Try it: Nothing but the lines from the one containing "pwm_level,4" through the one containing "-- logic make-up", both included, should be given again, each exactly as written below.

Data in this exercise Block Start

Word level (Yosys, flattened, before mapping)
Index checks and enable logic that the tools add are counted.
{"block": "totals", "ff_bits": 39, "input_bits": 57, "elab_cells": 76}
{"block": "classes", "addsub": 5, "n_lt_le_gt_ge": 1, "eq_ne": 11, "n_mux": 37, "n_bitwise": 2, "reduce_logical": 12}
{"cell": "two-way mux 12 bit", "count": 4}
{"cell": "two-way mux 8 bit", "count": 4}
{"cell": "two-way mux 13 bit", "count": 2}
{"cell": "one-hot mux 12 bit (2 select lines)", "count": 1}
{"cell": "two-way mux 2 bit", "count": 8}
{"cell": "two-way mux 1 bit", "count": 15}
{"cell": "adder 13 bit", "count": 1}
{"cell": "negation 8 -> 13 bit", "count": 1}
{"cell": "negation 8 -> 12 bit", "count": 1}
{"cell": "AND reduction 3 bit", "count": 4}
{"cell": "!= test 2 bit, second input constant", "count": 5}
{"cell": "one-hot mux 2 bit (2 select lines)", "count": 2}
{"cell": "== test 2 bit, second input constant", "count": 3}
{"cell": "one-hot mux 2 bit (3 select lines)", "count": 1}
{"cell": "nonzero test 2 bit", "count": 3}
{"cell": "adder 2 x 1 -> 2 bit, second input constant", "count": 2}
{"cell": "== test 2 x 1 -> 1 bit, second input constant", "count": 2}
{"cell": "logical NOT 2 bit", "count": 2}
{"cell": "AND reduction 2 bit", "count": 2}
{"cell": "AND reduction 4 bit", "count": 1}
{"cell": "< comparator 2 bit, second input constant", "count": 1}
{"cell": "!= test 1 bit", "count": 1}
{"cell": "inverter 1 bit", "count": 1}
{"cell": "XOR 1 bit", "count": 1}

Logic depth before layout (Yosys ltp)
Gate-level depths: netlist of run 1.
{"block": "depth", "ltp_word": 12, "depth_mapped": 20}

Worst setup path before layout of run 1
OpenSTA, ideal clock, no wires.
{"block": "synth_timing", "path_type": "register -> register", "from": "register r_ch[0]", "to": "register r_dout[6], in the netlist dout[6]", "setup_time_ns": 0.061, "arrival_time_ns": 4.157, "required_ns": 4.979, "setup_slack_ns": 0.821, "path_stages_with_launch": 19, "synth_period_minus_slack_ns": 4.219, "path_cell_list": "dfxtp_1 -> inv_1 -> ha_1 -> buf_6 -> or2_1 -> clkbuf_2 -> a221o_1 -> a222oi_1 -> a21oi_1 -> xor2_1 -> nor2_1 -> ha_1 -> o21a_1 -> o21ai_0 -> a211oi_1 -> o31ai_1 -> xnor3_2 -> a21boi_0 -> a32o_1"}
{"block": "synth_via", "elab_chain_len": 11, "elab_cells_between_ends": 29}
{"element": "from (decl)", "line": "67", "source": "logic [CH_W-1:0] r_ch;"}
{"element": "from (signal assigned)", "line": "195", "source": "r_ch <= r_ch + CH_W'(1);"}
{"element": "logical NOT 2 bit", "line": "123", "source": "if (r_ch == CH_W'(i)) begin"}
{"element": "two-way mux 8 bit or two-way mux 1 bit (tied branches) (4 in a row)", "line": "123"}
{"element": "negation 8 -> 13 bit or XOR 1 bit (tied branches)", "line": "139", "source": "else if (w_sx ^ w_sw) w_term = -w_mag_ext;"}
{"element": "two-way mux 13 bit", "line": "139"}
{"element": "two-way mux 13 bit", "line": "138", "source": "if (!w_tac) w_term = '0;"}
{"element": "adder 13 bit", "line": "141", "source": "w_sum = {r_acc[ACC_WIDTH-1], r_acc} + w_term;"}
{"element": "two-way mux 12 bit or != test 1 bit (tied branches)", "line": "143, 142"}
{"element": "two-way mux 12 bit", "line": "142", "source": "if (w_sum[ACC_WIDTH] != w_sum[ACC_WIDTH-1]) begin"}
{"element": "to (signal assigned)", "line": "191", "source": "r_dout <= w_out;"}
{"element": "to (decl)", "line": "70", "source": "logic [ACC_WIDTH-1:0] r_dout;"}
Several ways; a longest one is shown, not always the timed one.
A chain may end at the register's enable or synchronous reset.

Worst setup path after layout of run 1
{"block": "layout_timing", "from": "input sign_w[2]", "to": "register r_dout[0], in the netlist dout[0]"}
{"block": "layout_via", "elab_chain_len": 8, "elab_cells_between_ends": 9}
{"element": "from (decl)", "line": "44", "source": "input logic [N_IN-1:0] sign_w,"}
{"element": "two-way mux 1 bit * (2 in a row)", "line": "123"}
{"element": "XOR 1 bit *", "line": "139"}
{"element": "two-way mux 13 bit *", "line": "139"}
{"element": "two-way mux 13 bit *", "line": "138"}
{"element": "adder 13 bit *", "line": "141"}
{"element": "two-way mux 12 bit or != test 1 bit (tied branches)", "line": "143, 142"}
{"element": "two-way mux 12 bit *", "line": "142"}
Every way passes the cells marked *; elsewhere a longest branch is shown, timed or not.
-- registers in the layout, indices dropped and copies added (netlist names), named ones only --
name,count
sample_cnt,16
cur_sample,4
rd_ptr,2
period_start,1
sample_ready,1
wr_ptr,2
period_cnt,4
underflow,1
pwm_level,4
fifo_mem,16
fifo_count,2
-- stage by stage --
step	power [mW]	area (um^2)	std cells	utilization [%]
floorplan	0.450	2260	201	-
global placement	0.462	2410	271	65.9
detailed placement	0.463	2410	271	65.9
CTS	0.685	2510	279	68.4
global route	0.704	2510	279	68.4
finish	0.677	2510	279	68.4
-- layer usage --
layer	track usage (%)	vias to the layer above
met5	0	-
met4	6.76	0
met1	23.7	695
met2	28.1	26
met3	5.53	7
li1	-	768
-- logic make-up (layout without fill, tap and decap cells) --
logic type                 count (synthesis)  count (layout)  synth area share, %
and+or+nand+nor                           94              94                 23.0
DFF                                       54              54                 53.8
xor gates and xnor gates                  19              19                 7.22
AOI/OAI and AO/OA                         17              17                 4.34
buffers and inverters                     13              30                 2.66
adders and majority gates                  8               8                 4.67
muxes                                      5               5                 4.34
**config.mk**
```make
export PLATFORM = sky130hd
export DESIGN_NAME = wt_mem_arbiter
export DESIGN_NICKNAME = d
export VERILOG_FILES = /design/src/rtl/wt_cache_pkg.sv /design/src/rtl/wt_mem_tx_cnt.sv /design/src/rtl/wt_mem_arbiter.sv
export SDC_FILE = /design/constraint.sdc
export NUM_CORES = 1
export LEC_CHECK = 0
export ABC_AREA = 1
export BUFFER_PORTS_ARGS = -buffer_cell sky130_fd_sc_hd__buf_2
export CORE_AREA = 4 4 314 316
export DETAILED_ROUTE_END_ITERATION = 12
export DIE_AREA = 0 0 318 320
export GPL_ROUTABILITY_DRIVEN = 0
export HOLD_SLACK_MARGIN = 0.03
export PLACE_DENSITY = 0.38
export SLEW_MARGIN = 20
export SYNTH_ARGS = -nofsm -noshare
export SYNTH_HDL_FRONTEND = slang
export SYNTH_SLANG_ARGS = --single-unit
export TNS_END_PERCENT = 20
```
**constraint.sdc**
```tcl
create_clock -name clk_i -period 9.4 [get_ports clk_i]
set_clock_uncertainty 0.2 [all_clocks]
set_input_delay 1.41 -clock clk_i [delete_from_list [all_inputs] [get_ports clk_i]]
set_output_delay 1.41 -clock clk_i [all_outputs]
set_load 0.01 [all_outputs]
```
==> config.mk <==
export PLATFORM = sky130hd
export DESIGN_NAME = latch_seq_ctrl
export DESIGN_NICKNAME = d
export VERILOG_FILES = /design/src/rtl/latch_seq_pkg.sv /design/src/rtl/latch_settle_timer.sv /design/src/rtl/latch_seq_ctrl.sv
export SDC_FILE = /design/constraint.sdc
export NUM_CORES = 1
export LEC_CHECK = 0
export ABC_CLOCK_PERIOD_IN_PS = 5000
export BUFFER_PORTS_ARGS = -buffer_cell sky130_fd_sc_hd__clkbuf_2
export CORE_ASPECT_RATIO = 0.7
export CORE_MARGIN = 2
export CORE_UTILIZATION = 59
export DETAILED_ROUTE_END_ITERATION = 6
export PLACE_DENSITY = 0.95
export SYNTH_ARGS = -nofsm -noshare
export SYNTH_HDL_FRONTEND = slang
export SYNTH_SLANG_ARGS = --single-unit
==> constraint.sdc <==
create_clock -name clk -period 5 [get_ports clk]
set_clock_uncertainty 0.15 [all_clocks]
set_input_delay 0.5 -clock clk [delete_from_list [all_inputs] [get_ports clk]]
set_output_delay 0.5 -clock clk [all_outputs]
set_load 0.005 [all_outputs]
### config.mk
export PLATFORM = sky130hd
export DESIGN_NAME = stopwatch_time_counter
export DESIGN_NICKNAME = d
export VERILOG_FILES = /design/src/rtl/stopwatch_time_counter.sv
export SDC_FILE = /design/constraint.sdc
export NUM_CORES = 1
export LEC_CHECK = 0
export BUFFER_PORTS_ARGS = -buffer_cell sky130_fd_sc_hd__buf_2
export CORE_ASPECT_RATIO = 0.8
export CORE_MARGIN = 2
export CORE_UTILIZATION = 40
export DETAILED_ROUTE_END_ITERATION = 10
export SKIP_LAST_GASP = 1
export SYNTH_ARGS = -nofsm -noshare
export SYNTH_HDL_FRONTEND = slang
export SYNTH_SLANG_ARGS = --single-unit
### constraint.sdc
create_clock -name clk -period 1.9 [get_ports clk]
set_clock_uncertainty 0.15 [all_clocks]
set_input_delay 0.38 -clock clk [delete_from_list [all_inputs] [get_ports clk]]
set_output_delay 0.38 -clock clk [all_outputs]
set_load 0.01 [all_outputs]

Data in this exercise Block End

Answer space:
pwm_level,4
fifo_mem,16
fifo_count,2
-- stage by stage --
step	power [mW]	area (um^2)	std cells	utilization [%]
floorplan	0.450	2260	201	-
global placement	0.462	2410	271	65.9
detailed placement	0.463	2410	271	65.9
CTS	0.685	2510	279	68.4
global route	0.704	2510	279	68.4
finish	0.677	2510	279	68.4
-- layer usage --
layer	track usage (%)	vias to the layer above
met5	0	-
met4	6.76	0
met1	23.7	695
met2	28.1	26
met3	5.53	7
li1	-	768
-- logic make-up (layout without fill, tap and decap cells) --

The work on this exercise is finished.